— Work to be completed —
Find every line of the listing below where "worst" appears, and copy it.

=====

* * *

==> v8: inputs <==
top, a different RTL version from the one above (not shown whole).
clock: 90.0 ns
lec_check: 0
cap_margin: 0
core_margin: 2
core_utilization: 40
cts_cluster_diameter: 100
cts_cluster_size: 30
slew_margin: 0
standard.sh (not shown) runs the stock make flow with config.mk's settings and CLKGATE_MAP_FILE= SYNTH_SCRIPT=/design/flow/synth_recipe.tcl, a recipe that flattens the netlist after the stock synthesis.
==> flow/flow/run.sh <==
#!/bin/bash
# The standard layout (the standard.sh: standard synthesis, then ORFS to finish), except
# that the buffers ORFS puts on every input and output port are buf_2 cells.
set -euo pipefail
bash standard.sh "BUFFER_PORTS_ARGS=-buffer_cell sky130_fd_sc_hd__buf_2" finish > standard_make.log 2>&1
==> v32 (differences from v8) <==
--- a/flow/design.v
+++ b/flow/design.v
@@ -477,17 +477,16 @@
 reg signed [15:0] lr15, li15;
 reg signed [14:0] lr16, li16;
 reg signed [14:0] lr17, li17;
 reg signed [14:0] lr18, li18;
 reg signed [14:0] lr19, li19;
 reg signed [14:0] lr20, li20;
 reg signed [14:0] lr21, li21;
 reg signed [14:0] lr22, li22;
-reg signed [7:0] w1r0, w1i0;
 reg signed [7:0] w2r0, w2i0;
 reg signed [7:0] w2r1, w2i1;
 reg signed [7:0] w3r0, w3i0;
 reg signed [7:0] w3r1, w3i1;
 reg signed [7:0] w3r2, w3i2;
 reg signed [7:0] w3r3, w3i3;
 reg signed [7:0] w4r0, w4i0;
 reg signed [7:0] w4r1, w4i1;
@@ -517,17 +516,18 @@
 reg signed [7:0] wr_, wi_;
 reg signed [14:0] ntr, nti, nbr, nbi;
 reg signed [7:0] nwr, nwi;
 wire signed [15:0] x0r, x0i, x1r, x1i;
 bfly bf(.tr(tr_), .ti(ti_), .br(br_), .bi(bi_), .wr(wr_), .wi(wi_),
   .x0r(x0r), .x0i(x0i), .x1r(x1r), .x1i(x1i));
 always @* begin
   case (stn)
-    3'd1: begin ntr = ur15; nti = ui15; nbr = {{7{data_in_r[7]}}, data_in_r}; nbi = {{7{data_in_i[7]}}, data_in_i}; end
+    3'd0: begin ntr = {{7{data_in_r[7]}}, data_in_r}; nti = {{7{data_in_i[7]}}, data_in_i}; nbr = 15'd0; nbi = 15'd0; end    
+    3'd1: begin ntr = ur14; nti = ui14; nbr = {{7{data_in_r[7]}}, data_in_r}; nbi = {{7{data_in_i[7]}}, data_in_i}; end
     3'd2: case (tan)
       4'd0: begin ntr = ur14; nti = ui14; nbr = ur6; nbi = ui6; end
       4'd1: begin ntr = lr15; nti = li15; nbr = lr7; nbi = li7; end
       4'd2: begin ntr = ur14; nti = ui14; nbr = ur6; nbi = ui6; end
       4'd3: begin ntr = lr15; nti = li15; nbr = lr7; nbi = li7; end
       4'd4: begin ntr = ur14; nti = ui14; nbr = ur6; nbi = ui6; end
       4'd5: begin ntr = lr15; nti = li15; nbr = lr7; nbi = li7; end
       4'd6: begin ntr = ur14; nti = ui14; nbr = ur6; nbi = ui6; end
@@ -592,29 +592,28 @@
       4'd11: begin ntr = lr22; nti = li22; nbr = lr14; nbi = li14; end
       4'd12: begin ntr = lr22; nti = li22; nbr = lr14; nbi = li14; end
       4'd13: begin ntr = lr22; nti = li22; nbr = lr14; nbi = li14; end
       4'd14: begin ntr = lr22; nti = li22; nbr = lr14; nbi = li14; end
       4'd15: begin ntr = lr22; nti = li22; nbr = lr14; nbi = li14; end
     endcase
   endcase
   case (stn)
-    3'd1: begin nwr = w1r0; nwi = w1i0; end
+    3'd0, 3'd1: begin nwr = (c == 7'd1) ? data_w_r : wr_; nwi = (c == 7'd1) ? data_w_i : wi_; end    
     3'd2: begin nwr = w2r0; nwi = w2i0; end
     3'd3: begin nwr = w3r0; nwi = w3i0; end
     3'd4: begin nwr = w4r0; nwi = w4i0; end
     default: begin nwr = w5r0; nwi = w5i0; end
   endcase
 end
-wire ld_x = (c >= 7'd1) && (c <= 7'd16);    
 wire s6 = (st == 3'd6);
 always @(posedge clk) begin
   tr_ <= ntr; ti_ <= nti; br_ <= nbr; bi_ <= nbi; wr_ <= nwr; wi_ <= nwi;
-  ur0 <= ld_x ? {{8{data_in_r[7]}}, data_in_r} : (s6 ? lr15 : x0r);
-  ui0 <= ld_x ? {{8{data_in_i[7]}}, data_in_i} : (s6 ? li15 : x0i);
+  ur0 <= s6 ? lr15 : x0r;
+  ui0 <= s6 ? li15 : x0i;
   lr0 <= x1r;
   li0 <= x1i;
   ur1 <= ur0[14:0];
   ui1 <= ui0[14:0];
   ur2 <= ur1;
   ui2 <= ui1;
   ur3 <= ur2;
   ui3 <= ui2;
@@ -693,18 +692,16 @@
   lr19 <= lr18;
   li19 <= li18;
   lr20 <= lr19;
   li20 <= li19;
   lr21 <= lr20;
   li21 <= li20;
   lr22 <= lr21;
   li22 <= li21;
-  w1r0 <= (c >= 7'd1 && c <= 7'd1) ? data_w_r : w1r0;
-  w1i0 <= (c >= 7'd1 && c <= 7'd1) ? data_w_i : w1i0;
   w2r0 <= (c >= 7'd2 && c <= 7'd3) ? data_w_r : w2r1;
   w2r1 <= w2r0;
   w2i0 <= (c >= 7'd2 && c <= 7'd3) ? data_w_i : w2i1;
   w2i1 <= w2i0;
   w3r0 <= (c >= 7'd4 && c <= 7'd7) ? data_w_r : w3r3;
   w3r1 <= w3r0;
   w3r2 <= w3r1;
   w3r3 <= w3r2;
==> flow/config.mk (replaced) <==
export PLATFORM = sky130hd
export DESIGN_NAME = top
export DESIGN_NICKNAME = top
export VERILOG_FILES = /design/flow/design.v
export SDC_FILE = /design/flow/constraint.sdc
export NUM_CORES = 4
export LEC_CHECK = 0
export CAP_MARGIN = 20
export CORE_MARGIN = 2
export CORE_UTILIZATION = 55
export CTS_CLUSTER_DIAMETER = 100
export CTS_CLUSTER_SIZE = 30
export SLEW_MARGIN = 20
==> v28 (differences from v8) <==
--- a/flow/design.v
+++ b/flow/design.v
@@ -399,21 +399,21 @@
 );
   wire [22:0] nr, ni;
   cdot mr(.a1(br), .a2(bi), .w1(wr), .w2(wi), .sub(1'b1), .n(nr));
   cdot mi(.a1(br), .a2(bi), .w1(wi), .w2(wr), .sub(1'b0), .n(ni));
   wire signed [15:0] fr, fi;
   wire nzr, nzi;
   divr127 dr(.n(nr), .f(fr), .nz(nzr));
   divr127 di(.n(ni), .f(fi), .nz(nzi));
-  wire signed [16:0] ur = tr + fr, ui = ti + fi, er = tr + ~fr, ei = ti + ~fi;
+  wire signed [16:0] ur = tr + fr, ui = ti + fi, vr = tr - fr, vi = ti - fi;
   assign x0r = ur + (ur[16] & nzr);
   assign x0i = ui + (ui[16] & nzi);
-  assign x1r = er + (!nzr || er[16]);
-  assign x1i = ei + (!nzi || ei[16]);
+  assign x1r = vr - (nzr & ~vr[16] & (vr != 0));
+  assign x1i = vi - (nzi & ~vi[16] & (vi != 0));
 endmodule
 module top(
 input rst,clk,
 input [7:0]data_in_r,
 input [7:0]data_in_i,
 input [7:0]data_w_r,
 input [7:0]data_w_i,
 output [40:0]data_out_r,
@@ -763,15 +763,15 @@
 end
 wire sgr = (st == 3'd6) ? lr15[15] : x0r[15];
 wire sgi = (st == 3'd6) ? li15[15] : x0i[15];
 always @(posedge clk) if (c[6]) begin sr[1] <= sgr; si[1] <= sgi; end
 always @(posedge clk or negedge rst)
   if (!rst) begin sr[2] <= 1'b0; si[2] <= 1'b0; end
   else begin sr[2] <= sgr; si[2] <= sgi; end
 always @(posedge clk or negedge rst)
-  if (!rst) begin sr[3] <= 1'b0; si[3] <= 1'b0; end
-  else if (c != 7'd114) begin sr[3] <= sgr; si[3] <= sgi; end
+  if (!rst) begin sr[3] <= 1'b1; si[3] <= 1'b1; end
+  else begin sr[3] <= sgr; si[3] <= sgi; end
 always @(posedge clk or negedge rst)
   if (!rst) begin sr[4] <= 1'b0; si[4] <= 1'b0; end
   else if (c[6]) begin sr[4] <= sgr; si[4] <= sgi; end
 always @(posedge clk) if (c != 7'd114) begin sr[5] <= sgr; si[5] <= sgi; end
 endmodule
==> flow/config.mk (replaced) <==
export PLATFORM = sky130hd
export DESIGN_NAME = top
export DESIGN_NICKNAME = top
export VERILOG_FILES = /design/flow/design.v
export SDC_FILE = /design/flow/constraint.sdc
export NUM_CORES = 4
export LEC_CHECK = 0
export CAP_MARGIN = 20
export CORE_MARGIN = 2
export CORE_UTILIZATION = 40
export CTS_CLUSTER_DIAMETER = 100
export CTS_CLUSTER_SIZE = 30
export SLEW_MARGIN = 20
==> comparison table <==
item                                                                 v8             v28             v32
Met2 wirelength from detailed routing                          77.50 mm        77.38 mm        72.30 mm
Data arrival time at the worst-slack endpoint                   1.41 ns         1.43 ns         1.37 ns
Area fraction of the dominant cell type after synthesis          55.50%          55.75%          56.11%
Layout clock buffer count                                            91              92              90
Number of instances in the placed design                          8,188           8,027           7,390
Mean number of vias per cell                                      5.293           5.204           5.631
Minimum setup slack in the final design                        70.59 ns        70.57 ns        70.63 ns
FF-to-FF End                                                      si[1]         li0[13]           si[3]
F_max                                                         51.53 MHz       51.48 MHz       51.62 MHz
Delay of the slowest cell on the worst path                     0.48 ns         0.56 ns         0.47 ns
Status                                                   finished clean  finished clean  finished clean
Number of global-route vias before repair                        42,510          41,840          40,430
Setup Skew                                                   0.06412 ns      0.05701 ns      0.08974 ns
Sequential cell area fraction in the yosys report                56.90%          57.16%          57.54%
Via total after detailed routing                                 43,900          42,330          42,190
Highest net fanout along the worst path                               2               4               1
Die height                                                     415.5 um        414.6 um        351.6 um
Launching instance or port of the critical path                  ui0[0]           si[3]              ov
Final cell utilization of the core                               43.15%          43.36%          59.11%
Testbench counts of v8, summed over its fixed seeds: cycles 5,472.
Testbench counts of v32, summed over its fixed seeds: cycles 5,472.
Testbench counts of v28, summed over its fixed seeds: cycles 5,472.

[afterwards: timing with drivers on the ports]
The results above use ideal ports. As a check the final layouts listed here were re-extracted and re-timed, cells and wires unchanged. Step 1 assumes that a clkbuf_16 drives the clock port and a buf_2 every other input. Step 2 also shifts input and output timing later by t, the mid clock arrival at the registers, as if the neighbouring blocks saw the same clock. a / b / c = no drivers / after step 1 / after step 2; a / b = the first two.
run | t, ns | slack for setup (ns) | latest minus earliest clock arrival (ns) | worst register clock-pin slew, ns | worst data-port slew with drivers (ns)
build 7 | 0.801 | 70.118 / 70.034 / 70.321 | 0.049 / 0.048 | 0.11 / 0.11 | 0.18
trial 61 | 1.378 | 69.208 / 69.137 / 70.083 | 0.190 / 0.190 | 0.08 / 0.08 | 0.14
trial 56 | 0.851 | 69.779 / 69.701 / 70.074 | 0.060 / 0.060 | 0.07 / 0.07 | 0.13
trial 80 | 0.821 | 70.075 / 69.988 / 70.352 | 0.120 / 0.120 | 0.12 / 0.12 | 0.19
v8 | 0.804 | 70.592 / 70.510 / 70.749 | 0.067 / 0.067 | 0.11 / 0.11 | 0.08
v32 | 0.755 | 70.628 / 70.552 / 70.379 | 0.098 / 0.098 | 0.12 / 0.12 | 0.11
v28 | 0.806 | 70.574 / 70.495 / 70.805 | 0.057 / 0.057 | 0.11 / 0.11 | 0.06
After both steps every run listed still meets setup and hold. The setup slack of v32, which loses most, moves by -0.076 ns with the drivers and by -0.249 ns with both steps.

=====

— Finished task —
Data arrival time at the worst-slack endpoint                   1.41 ns         1.43 ns         1.37 ns
Delay of the slowest cell on the worst path                     0.48 ns         0.56 ns         0.47 ns
Highest net fanout along the worst path                               2               4               1
run | t, ns | slack for setup (ns) | latest minus earliest clock arrival (ns) | worst register clock-pin slew, ns | worst data-port slew with drivers (ns)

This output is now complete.